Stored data
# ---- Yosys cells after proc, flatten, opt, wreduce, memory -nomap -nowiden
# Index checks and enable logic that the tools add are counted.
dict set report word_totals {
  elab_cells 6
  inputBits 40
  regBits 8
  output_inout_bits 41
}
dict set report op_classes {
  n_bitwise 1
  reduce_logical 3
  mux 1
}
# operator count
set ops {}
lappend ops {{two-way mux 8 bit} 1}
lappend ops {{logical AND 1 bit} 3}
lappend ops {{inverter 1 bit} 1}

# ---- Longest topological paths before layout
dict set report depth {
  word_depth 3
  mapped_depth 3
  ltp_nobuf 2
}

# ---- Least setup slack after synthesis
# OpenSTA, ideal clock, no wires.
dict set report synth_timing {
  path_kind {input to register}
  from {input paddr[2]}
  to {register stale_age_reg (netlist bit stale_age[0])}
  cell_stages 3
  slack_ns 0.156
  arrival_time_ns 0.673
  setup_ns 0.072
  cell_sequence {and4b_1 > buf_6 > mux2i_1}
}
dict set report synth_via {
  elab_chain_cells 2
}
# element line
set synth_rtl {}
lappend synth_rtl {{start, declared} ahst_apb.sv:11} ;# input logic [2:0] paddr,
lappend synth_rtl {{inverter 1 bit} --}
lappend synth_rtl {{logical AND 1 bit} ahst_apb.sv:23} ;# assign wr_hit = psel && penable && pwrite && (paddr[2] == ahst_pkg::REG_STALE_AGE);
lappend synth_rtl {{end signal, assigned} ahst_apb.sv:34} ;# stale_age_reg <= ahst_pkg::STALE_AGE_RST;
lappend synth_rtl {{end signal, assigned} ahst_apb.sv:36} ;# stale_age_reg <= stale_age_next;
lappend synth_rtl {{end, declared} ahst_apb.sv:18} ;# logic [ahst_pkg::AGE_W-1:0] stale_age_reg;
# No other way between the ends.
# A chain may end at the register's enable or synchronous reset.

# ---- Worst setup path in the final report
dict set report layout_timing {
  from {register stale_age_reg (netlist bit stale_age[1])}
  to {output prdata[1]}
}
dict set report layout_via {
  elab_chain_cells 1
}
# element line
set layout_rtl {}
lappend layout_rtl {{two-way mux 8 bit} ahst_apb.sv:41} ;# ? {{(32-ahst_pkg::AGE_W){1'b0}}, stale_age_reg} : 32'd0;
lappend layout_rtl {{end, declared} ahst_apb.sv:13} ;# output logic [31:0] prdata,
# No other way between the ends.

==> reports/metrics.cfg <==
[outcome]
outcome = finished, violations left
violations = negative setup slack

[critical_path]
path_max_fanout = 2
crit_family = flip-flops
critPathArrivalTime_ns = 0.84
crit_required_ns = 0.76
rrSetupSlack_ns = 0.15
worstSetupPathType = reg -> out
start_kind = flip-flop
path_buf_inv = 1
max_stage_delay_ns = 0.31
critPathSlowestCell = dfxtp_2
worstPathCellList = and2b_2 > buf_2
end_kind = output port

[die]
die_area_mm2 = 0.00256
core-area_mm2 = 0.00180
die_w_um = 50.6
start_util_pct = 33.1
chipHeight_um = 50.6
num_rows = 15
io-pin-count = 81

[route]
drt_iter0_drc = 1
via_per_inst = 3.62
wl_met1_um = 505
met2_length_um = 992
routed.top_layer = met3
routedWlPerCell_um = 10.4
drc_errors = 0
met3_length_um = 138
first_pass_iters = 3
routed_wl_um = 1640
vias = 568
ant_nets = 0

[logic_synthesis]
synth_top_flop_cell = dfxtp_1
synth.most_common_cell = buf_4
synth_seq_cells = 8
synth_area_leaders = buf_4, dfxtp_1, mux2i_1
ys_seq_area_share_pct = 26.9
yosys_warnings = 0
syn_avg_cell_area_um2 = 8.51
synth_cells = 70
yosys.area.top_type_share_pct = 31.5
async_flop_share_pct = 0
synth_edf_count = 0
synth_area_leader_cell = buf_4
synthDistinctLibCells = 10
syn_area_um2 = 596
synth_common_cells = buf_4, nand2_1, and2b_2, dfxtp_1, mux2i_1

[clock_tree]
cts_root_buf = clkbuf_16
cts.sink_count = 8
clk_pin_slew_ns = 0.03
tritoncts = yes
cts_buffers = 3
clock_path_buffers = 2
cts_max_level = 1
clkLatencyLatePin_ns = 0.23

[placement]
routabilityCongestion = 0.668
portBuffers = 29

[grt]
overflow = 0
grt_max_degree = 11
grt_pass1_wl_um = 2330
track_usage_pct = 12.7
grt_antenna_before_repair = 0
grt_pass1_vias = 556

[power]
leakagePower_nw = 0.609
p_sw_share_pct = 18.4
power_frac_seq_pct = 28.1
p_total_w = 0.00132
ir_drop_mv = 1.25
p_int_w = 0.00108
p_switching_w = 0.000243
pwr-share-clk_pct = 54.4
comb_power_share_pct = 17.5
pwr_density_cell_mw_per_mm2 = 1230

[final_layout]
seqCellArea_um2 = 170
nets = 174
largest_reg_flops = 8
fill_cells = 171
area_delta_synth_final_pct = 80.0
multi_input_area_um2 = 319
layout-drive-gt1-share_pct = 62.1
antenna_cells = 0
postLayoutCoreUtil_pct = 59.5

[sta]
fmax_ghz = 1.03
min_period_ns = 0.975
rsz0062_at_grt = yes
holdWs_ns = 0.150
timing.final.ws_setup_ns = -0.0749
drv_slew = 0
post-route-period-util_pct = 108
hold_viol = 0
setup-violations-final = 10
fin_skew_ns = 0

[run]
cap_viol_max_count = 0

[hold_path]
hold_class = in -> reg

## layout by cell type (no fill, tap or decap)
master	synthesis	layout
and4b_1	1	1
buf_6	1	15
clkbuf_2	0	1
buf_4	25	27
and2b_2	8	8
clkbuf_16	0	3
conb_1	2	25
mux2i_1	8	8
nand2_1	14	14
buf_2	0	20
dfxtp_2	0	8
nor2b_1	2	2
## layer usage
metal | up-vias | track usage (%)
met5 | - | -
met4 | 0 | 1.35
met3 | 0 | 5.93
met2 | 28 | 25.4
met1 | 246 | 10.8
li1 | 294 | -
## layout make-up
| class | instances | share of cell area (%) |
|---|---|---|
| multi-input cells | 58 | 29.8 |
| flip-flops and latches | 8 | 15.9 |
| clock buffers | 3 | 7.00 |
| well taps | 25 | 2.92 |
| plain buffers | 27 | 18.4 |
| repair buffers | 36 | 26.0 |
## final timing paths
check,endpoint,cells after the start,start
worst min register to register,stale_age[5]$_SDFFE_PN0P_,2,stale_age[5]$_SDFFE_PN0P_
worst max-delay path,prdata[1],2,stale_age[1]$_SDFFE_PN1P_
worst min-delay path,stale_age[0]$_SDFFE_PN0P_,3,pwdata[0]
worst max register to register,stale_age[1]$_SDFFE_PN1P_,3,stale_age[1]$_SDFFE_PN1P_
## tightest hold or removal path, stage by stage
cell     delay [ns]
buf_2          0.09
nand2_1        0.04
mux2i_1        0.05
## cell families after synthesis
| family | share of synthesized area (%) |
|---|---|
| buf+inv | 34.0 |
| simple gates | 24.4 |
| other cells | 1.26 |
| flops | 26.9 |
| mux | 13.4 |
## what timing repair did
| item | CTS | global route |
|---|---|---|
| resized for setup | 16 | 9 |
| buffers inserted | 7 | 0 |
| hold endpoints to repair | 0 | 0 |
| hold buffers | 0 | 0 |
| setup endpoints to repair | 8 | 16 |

Problem description ->
Copy each entry above exactly, character for character.

Response to this exercise ->
# ---- Yosys cells after proc, flatten, opt, wreduce, memory -nomap -nowiden
# Index checks and enable logic that the tools add are counted.
dict set report word_totals {
  elab_cells 6
  inputBits 40
  regBits 8
  output_inout_bits 41
}
dict set report op_classes {
  n_bitwise 1
  reduce_logical 3
  mux 1
}
# operator count
set ops {}
lappend ops {{two-way mux 8 bit} 1}
lappend ops {{logical AND 1 bit} 3}
lappend ops {{inverter 1 bit} 1}

# ---- Longest topological paths before layout
dict set report depth {
  word_depth 3
  mapped_depth 3
  ltp_nobuf 2
}

# ---- Least setup slack after synthesis
# OpenSTA, ideal clock, no wires.
dict set report synth_timing {
  path_kind {input to register}
  from {input paddr[2]}
  to {register stale_age_reg (netlist bit stale_age[0])}
  cell_stages 3
  slack_ns 0.156
  arrival_time_ns 0.673
  setup_ns 0.072
  cell_sequence {and4b_1 > buf_6 > mux2i_1}
}
dict set report synth_via {
  elab_chain_cells 2
}
# element line
set synth_rtl {}
lappend synth_rtl {{start, declared} ahst_apb.sv:11} ;# input logic [2:0] paddr,
lappend synth_rtl {{inverter 1 bit} --}
lappend synth_rtl {{logical AND 1 bit} ahst_apb.sv:23} ;# assign wr_hit = psel && penable && pwrite && (paddr[2] == ahst_pkg::REG_STALE_AGE);
lappend synth_rtl {{end signal, assigned} ahst_apb.sv:34} ;# stale_age_reg <= ahst_pkg::STALE_AGE_RST;
lappend synth_rtl {{end signal, assigned} ahst_apb.sv:36} ;# stale_age_reg <= stale_age_next;
lappend synth_rtl {{end, declared} ahst_apb.sv:18} ;# logic [ahst_pkg::AGE_W-1:0] stale_age_reg;
# No other way between the ends.
# A chain may end at the register's enable or synchronous reset.

# ---- Worst setup path in the final report
dict set report layout_timing {
  from {register stale_age_reg (netlist bit stale_age[1])}
  to {output prdata[1]}
}
dict set report layout_via {
  elab_chain_cells 1
}
# element line
set layout_rtl {}
lappend layout_rtl {{two-way mux 8 bit} ahst_apb.sv:41} ;# ? {{(32-ahst_pkg::AGE_W){1'b0}}, stale_age_reg} : 32'd0;
lappend layout_rtl {{end, declared} ahst_apb.sv:13} ;# output logic [31:0] prdata,
# No other way between the ends.

==> reports/metrics.cfg <==
[outcome]
outcome = finished, violations left
violations = negative setup slack

[critical_path]
path_max_fanout = 2
crit_family = flip-flops
critPathArrivalTime_ns = 0.84
crit_required_ns = 0.76
rrSetupSlack_ns = 0.15
worstSetupPathType = reg -> out
start_kind = flip-flop
path_buf_inv = 1
max_stage_delay_ns = 0.31
critPathSlowestCell = dfxtp_2
worstPathCellList = and2b_2 > buf_2
end_kind = output port

[die]
die_area_mm2 = 0.00256
core-area_mm2 = 0.00180
die_w_um = 50.6
start_util_pct = 33.1
chipHeight_um = 50.6
num_rows = 15
io-pin-count = 81

[route]
drt_iter0_drc = 1
via_per_inst = 3.62
wl_met1_um = 505
met2_length_um = 992
routed.top_layer = met3
routedWlPerCell_um = 10.4
drc_errors = 0
met3_length_um = 138
first_pass_iters = 3
routed_wl_um = 1640
vias = 568
ant_nets = 0

[logic_synthesis]
synth_top_flop_cell = dfxtp_1
synth.most_common_cell = buf_4
synth_seq_cells = 8
synth_area_leaders = buf_4, dfxtp_1, mux2i_1
ys_seq_area_share_pct = 26.9
yosys_warnings = 0
syn_avg_cell_area_um2 = 8.51
synth_cells = 70
yosys.area.top_type_share_pct = 31.5
async_flop_share_pct = 0
synth_edf_count = 0
synth_area_leader_cell = buf_4
synthDistinctLibCells = 10
syn_area_um2 = 596
synth_common_cells = buf_4, nand2_1, and2b_2, dfxtp_1, mux2i_1

[clock_tree]
cts_root_buf = clkbuf_16
cts.sink_count = 8
clk_pin_slew_ns = 0.03
tritoncts = yes
cts_buffers = 3
clock_path_buffers = 2
cts_max_level = 1
clkLatencyLatePin_ns = 0.23

[placement]
routabilityCongestion = 0.668
portBuffers = 29

[grt]
overflow = 0
grt_max_degree = 11
grt_pass1_wl_um = 2330
track_usage_pct = 12.7
grt_antenna_before_repair = 0
grt_pass1_vias = 556

[power]
leakagePower_nw = 0.609
p_sw_share_pct = 18.4
power_frac_seq_pct = 28.1
p_total_w = 0.00132
ir_drop_mv = 1.25
p_int_w = 0.00108
p_switching_w = 0.000243
pwr-share-clk_pct = 54.4
comb_power_share_pct = 17.5
pwr_density_cell_mw_per_mm2 = 1230

[final_layout]
seqCellArea_um2 = 170
nets = 174
largest_reg_flops = 8
fill_cells = 171
area_delta_synth_final_pct = 80.0
multi_input_area_um2 = 319
layout-drive-gt1-share_pct = 62.1
antenna_cells = 0
postLayoutCoreUtil_pct = 59.5

[sta]
fmax_ghz = 1.03
min_period_ns = 0.975
rsz0062_at_grt = yes
holdWs_ns = 0.150
timing.final.ws_setup_ns = -0.0749
drv_slew = 0
post-route-period-util_pct = 108
hold_viol = 0
setup-violations-final = 10
fin_skew_ns = 0

[run]
cap_viol_max_count = 0

[hold_path]
hold_class = in -> reg

## layout by cell type (no fill, tap or decap)
master	synthesis	layout
and4b_1	1	1
buf_6	1	15
clkbuf_2	0	1
buf_4	25	27
and2b_2	8	8
clkbuf_16	0	3
conb_1	2	25
mux2i_1	8	8
nand2_1	14	14
buf_2	0	20
dfxtp_2	0	8
nor2b_1	2	2
## layer usage
metal | up-vias | track usage (%)
met5 | - | -
met4 | 0 | 1.35
met3 | 0 | 5.93
met2 | 28 | 25.4
met1 | 246 | 10.8
li1 | 294 | -
## layout make-up
| class | instances | share of cell area (%) |
|---|---|---|
| multi-input cells | 58 | 29.8 |
| flip-flops and latches | 8 | 15.9 |
| clock buffers | 3 | 7.00 |
| well taps | 25 | 2.92 |
| plain buffers | 27 | 18.4 |
| repair buffers | 36 | 26.0 |
## final timing paths
check,endpoint,cells after the start,start
worst min register to register,stale_age[5]$_SDFFE_PN0P_,2,stale_age[5]$_SDFFE_PN0P_
worst max-delay path,prdata[1],2,stale_age[1]$_SDFFE_PN1P_
worst min-delay path,stale_age[0]$_SDFFE_PN0P_,3,pwdata[0]
worst max register to register,stale_age[1]$_SDFFE_PN1P_,3,stale_age[1]$_SDFFE_PN1P_
## tightest hold or removal path, stage by stage
cell     delay [ns]
buf_2          0.09
nand2_1        0.04
mux2i_1        0.05
## cell families after synthesis
| family | share of synthesized area (%) |
|---|---|
| buf+inv | 34.0 |
| simple gates | 24.4 |
| other cells | 1.26 |
| flops | 26.9 |
| mux | 13.4 |
## what timing repair did
| item | CTS | global route |
|---|---|---|
| resized for setup | 16 | 9 |
| buffers inserted | 7 | 0 |
| hold endpoints to repair | 0 | 0 |
| hold buffers | 0 | 0 |
| setup endpoints to repair | 8 | 16 |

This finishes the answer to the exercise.